Background information
- Origin: New York City
- Genres: Jangle pop; power pop; college rock; indie rock;
- Years active: 1978–1988, 2005–present
- Labels: Albion Bearsville I.R.S. Rhino Monkey Hill Bar/None Propeller Sound Recordings
- Members: Peter Holsapple Chris Stamey Will Rigby Gene Holder
- Past members: Rick Wagner Jeff Beninato Eric Peterson
- Website: thedbs.com

= The dB's =

American rock band

The dB's are an American alternative rock and power pop group, who formed in New York City in 1978 and first came to prominence in the early 1980s.
Their debut album Stands for Decibels is acclaimed as one of the great "lost" power pop albums of the 1980s.

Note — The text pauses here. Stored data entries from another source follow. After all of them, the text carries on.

==> src/rtl/display_scan.sv <==
// -----------------------------------------------------------------------------
// display_scan
//
// Scans an 8x8 LED matrix and multiplexes a two-digit 7-segment score display.
// Row 0 shows paddle A, row 7 shows paddle B, and the ball is lit at
// (ballX, ballY). All game inputs are snapshotted once per frame, on the wrap
// out of row 7, so a frame never mixes old and new positions. Every output is
// registered and follows the counter/snapshot state with one cycle of latency.
//
// Ports
//   clk        in   system clock, rising edge
//   rst_n      in   asynchronous active-low reset
//   ballX      in   ball column
//   ballY      in   ball row
//   padA       in   leftmost column of paddle A (row 0)
//   padB       in   leftmost column of paddle B (row 7)
//   playing    in   game-active flag; when low the ball blinks
//   scoreA     in   score shown on digit 0
//   scoreB     in   score shown on digit 1
//   row_sel    out  active-low one-hot row enable
//   col_data   out  active-high column drive, bit i = column i
//   digit_sel  out  active-low digit enable, bit 0 = scoreA digit
//   seg        out  active-low segments {g,f,e,d,c,b,a}
// -----------------------------------------------------------------------------
module display_scan #(
    parameter int ROW_DIV   = 1024,  // clk cycles per row slot, >= 4
    parameter int BLANK_CYC = 16,    // blanking cycles at start of each slot
    parameter int PAD_W     = 3,     // paddle width in columns, 1..8
    parameter int BLINK_BIT = 4      // frame_cnt bit that gates the idle ball
) (
    input  logic       clk,
    input  logic       rst_n,
    input  logic [2:0] ballX,
    input  logic [2:0] ballY,
    input  logic [2:0] padA,
    input  logic [2:0] padB,
    input  logic       playing,
    input  logic [3:0] scoreA,
    input  logic [3:0] scoreB,
    output logic [7:0] row_sel,
    output logic [7:0] col_data,
    output logic [1:0] digit_sel,
    output logic [6:0] seg
);

    localparam int PRE_W = $clog2(ROW_DIV);
    localparam logic [PRE_W-1:0] PRE_LAST  = PRE_W'(ROW_DIV - 1);
    localparam logic [PRE_W-1:0] PRE_BLANK = PRE_W'(BLANK_CYC);

    // Per-frame copy of everything the display depends on.
    typedef struct packed {
        logic [2:0] ball_x;
        logic [2:0] ball_y;
        logic [2:0] pad_a;
        logic [2:0] pad_b;
        logic       playing;
        logic [3:0] score_a;
        logic [3:0] score_b;
    } snap_t;

    // Columns left..left+PAD_W-1, clipped at column 7 (never wraps to 0).
    function automatic logic [7:0] pad_mask(input logic [2:0] left);
        logic [7:0] m;
        int         l;
        m = '0;
        l = int'(left);
        for (int c = 0; c < 8; c++) begin
            if (c >= l && c < l + PAD_W) m[c] = 1'b1;
        end
        return m;
    endfunction

    // Full hex decode, active-low {g,f,e,d,c,b,a}.
    function automatic logic [6:0] hex7(input logic [3:0] v);
        logic [6:0] s;
        case (v)
            4'h0: s = 7'b1000000;
            4'h1: s = 7'b1111001;
            4'h2: s = 7'b0100100;
            4'h3: s = 7'b0110000;
            4'h4: s = 7'b0011001;
            4'h5: s = 7'b0010010;
            4'h6: s = 7'b0000010;
            4'h7: s = 7'b1111000;
            4'h8: s = 7'b0000000;
            4'h9: s = 7'b0010000;
            4'hA: s = 7'b0001000;
            4'hB: s = 7'b0000011;
            4'hC: s = 7'b1000110;
            4'hD: s = 7'b0100001;
            4'hE: s = 7'b0000110;
            4'hF: s = 7'b0001110;
        endcase
        return s;
    endfunction

    logic [PRE_W-1:0] pre_q, pre_d;
    logic [2:0]       row_q, row_d;
    logic             dig_q, dig_d;
    logic [7:0]       frame_cnt_q, frame_cnt_d;
    snap_t            snap_q, snap_d;

    logic [7:0] row_sel_q, row_sel_d;
    logic [7:0] col_data_q, col_data_d;
    logic [1:0] digit_sel_q, digit_sel_d;
    logic [6:0] seg_q, seg_d;

    logic       pre_wrap;
    logic       frame_wrap;
    logic [7:0] row_pat;

    always_comb begin
        // NOTE: every always_comb output gets a default first so no path can
        // leave it unassigned and infer a latch.
        pre_d       = pre_q + PRE_W'(1);
        row_d       = row_q;
        dig_d       = dig_q;
        frame_cnt_d = frame_cnt_q;
        snap_d      = snap_q;
        row_pat     = '0;

        pre_wrap   = (pre_q == PRE_LAST);
        frame_wrap = pre_wrap && (row_q == 3'd7);

        if (pre_wrap) begin
            pre_d = '0;
            row_d = row_q + 3'd1;
            dig_d = ~dig_q;
        end

        // Inputs present on the boundary cycle itself are the ones captured.
        if (frame_wrap) begin
            frame_cnt_d    = frame_cnt_q + 8'd1;
            snap_d.ball_x  = ballX;
            snap_d.ball_y  = ballY;
            snap_d.pad_a   = padA;
            snap_d.pad_b   = padB;
            snap_d.playing = playing;
            snap_d.score_a = scoreA;
            snap_d.score_b = scoreB;
        end

        // Row pattern comes only from the snapshot; contributions are OR-ed.
        if (row_q == 3'd0) row_pat = row_pat | pad_mask(snap_q.pad_a);
        if (row_q == 3'd7) row_pat = row_pat | pad_mask(snap_q.pad_b);
        if (row_q == snap_q.ball_y && (snap_q.playing || frame_cnt_q[BLINK_BIT]))
            row_pat[snap_q.ball_x] = 1'b1;

        if (pre_q >= PRE_BLANK) begin
            row_sel_d   = ~(8'd1 << row_q);
            col_data_d  = row_pat;
            digit_sel_d = ~(2'd1 << dig_q);
            seg_d       = hex7(dig_q ? snap_q.score_b : snap_q.score_a);
        end else begin
            row_sel_d   = 8'hFF;
            col_data_d  = 8'h00;
            digit_sel_d = 2'b11;
            seg_d       = 7'h7F;
        end
    end

    always_ff @(posedge clk or negedge rst_n) begin
        if (!rst_n) begin
            pre_q       <= '0;
            row_q       <= '0;
            dig_q       <= 1'b0;
            frame_cnt_q <= '0;
            snap_q      <= '0;
            row_sel_q   <= 8'hFF;
            col_data_q  <= 8'h00;
            digit_sel_q <= 2'b11;
            seg_q       <= 7'h7F;
        end else begin
            // NOTE: non-blocking assignments so every register samples the
            // pre-edge value of the others, independent of statement order.
            pre_q       <= pre_d;
            row_q       <= row_d;
            dig_q       <= dig_d;
            frame_cnt_q <= frame_cnt_d;
            snap_q      <= snap_d;
            row_sel_q   <= row_sel_d;
            col_data_q  <= col_data_d;
            digit_sel_q <= digit_sel_d;
            seg_q       <= seg_d;
        end
    end

    assign row_sel   = row_sel_q;
    assign col_data  = col_data_q;
    assign digit_sel = digit_sel_q;
    assign seg       = seg_q;

endmodule

==> config.mk <==
export PLATFORM = sky130hd
export DESIGN_NAME = display_scan
export DESIGN_NICKNAME = d
export VERILOG_FILES = /design/src/rtl/display_scan.sv
export SDC_FILE = /design/constraint.sdc
export NUM_CORES = 1
export LEC_CHECK = 0
export CORE_ASPECT_RATIO = 0.9
export CORE_MARGIN = 3
export CORE_UTILIZATION = 54
export DETAILED_ROUTE_END_ITERATION = 10
export PLACE_DENSITY = 0.8
export REMOVE_ABC_BUFFERS = 1
export SLEW_MARGIN = 10
export SYNTH_ARGS = -nofsm -noshare
export SYNTH_HDL_FRONTEND = slang
export SYNTH_SLANG_ARGS = --single-unit
==> constraint.sdc <==
create_clock -name clk -period 2.49 [get_ports clk]
set_clock_uncertainty 0.1 [all_clocks]
set_input_delay 0.6225 -clock clk [delete_from_list [all_inputs] [get_ports clk]]
set_output_delay 0.6225 -clock clk [all_outputs]
set_load 0.01 [all_outputs]
==> impl_results.md <==
- Status: finished clean
- Placer congestion estimate: about 0.94
- Number of global-route vias before repair: 2218
- Largest net degree at the start of global routing: 34
- First-pass GRT wire length: between 10 and 15 mm
- Area grow syn2layout: 23.5%
- Netlist cell types: 49
- Fin area: 0.00398 mm2
- IO Count: 48
- Most used cell, CP: ha_1
- Residual DRC count: 0
- Critical Path AT: 2300 ps
- IO buf count: 47
- CTS clk-pin slew, worst paths: 70 ps
- Final setup viols: 0
- Cell depth of the worst setup path: 6
- RR Endpoint: snap_q[8]
- H-Tree Depth: 3
- Cell family with the largest share of critical-path delay: adder cells
- Type of the worst setup path: flip-flop to flip-flop
- Die Wd: 87.5 um
- Total CTS buffers: 9
- Drt first pass iters: 4
- Slowest CP cell: dfrtp_1
- Hold Buf Count CTS: 0
- Flop-to-flop setup slack: 320 ps
- Initial DRC Count: between 80 and 90
- TritonCTS clock tree: done
- DR WL/cell: 15.1 um
- Final ANT Viol Nets: 0
- Tightest Pin Transition: about 690 ps
- Yosys top cell area share: 0.373
- Post-CTS Setup Inserts: 0
- Area leader, netlist: dfrtp_1
- DP Wirelength: ~4.7 mm
- CTS root buf: clkbuf_8
- RSZ-0062 raised after global routing: false
- Bufs and invs on worst path: 2
- Sequential area share after synthesis: 0.511
- FF-to-FF Start: row_q[1]
- Ys async rst share: 1.00
- Cell count after placement: 398
- Worst slew margin: 0.537
- Hold Vio Cnt, Final: 0
- Setup_tns: 0 ps
- Critical Path Sink Type: flip-flop
- Top post-synthesis cells by area: dfrtp_1 (37%), dfstp_2 (14%), ha_1 (8.9%)
- Total die area: 0.00694 mm2
- Inserted Diodes: 0
- Vias: around 2300
- Synthesized area: roughly 0.0032 mm2
- CP required: 2620 ps
- Initial antenna violation count: 0
- Max Fclk: 461 MHz
- Number of synthesized register bits: 65
- Residual overflow from global routing: 0
- Die height: 79.3 um
- Fill count: 435
- Final Util: 0.696
- Final wirelength: 6.24 mm
- Post-synth EDFFs: 0
- CTS Buffer Depth: 2
- Min cycle time layout: 2170 ps
- Clock sinks: 65
- Most instantiated cells after synthesis: dfrtp_1 (48), nand2_1 (24), ha_1 (23)
- Via/cell ratio: 5.56
- Worst min path class: primary input to asynchronous set/reset pin
- Crit. Startpoint: row_q[1]
- Floorplan core area: 0.00573 mm2
- Share of layout cells above drive strength 1: 0.192
- Clk_lat worst skew: 340 ps
- Synth Instances: 282
- Top_reg_cell synth: dfrtp_1
- GRT Overall Usage: 0.203
- Power Density: around 480 mW/mm2
- WHS: around 130 ps
- Worst path cell trace: ha_1 > ha_1 > inv_1 > nor4_4 > buf_4 > mux2_2
- CP Max Fanout: 17
- Nature of the critical path startpoint: flip-flop
- Placed Instance Area: 0.00381 mm2
- Tcrit/Tclk final: 0.871
- Post-route insts no fill: 414
- Max-cap violations: 0
- Yosys warning count: 0
- Nets: between 300 and 400
- R2R cell count: 6
- Avg Cell Area, Syn: ~11 um2
- Row cnt: 26
- Lkg Pwr: 1.81 nW
- Count leader, synth: dfrtp_1
- CP max stage delay: 420 ps
- Initial Utilization: 0.563
- Post-cts gate resize count: 0
- Max IR drop VDD: 400 uV
- Slew Limit Fails: 0
==> per-stage QoR <==
stage	power, mW	setup WS [ps]
floorplan	1.08	-631
global placement	1.14	420
detailed placement	1.14	330
CTS	1.93	296
global route	1.98	126
finish	1.90	322
==> flip-flops by register name (all words and copies together), names as in the netlist <==
register and flops:
snap_q 21, frame_cnt_q 5, dig_q 1, seg 7, row_sel 8, pre_q 10, col_data 8, digit_sel 2
row_q 3
==> final cells by class <==
| type | instances | area (um2) | area share |
|---|---|---|---|
| Inverter | 13 | 48.8 | 0.0123 |
| Timing Repair Buffer | 55 | 538 | 0.135 |
| Multi-Input combinational cell | 195 | 1490 | 0.373 |
| Tap cell | 70 | 87.6 | 0.0220 |
| Clock buffer | 13 | 160 | 0.0402 |
| Clock inverter | 3 | 15.0 | 0.00377 |
| Sequential cell | 65 | 1650 | 0.414 |
==> worst max-delay path by stage <==
stage	end	slack [ps]
after CTS	snap_q[8]	300
after floorplan	snap_q[0]	-630
after global placement	frame_cnt_q[1]	420
after detailed placement	snap_q[8]	330
final	snap_q[8]	320
after global routing	frame_cnt_q[1]	130
==> routing by layer <==
| metal | up-vias | share of wire | GRT usage |
|---|---|---|---|
| met5 | - | 0 | 0 |
| met4 | 0 | 0.011 | 0.0736 |
| met3 | 8 | 0.053 | 0.0705 |
| met2 | 68 | 0.51 | 0.328 |
| met1 | 1114 | 0.43 | 0.251 |
| li1 | 1112 | - | - |
==> cell usage in the layout, fill, tap and decap left out, drive strengths merged, types with 9 or more instances in the layout <==
cell and count:
dfrtp 48, clkdlybuf4s50 46, nand2 24, ha 23, mux2 21, nor2 18, dfstp 17, o21ai 14
inv 13, nand3 13, clkbuf 13, buf 9
==> power by group <==
group          leakage (nW)  switching (mW)  internal, mW  total, mW
logic                 0.922          0.0249        0.0334     0.0583
clock network        0.0923           0.367         0.417      0.785
registers             0.797               0          1.06       1.06
total                  1.81           0.392          1.51       1.90
==> logic make-up after synthesis <==
group / synth area share
DFF: 0.511
buffers and inverters: 0.0310
muxes: 0.0982
xor gates and xnor gates: 0.0435
adders and majority gates: 0.0893
and+or+nand+nor: 0.142
AOI/OAI and AO/OA: 0.0846
==> worst reg2reg max path, cell delays in order, from the launching register on <==
cell     delay [ps]
dfrtp_1         420
ha_1            210
ha_1            260
inv_1           130
nor4_4          300
buf_4           270
mux2_2          370
No activity file was read; power rests on OpenSTA's default activity.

The band members are Peter Holsapple, Chris Stamey, Will Rigby, and Gene Holder. Although the members are all from Winston-Salem, North Carolina, the group was formed in New York City in 1978. In 2012, the band completed its first new studio album in 25 years and its first in 30 years with the original lineup.

==History==
During 1977, Stamey played bass with Alex Chilton in New York, and recorded "(I Thought) You Wanted to Know" with Television guitarist Richard Lloyd. A single of the latter song, backed with "If and When" (on which Rigby and Holder played), was issued in 1978, credited to Chris Stamey and the dB's.

Holsapple joined the group in October 1978, after moving to New York City from North Carolina. Their single "Black and White" was issued by Shake Records in 1980.

British label Albion Records released their first album Stands for Decibels in January 1981 to critical acclaim but negligible sales.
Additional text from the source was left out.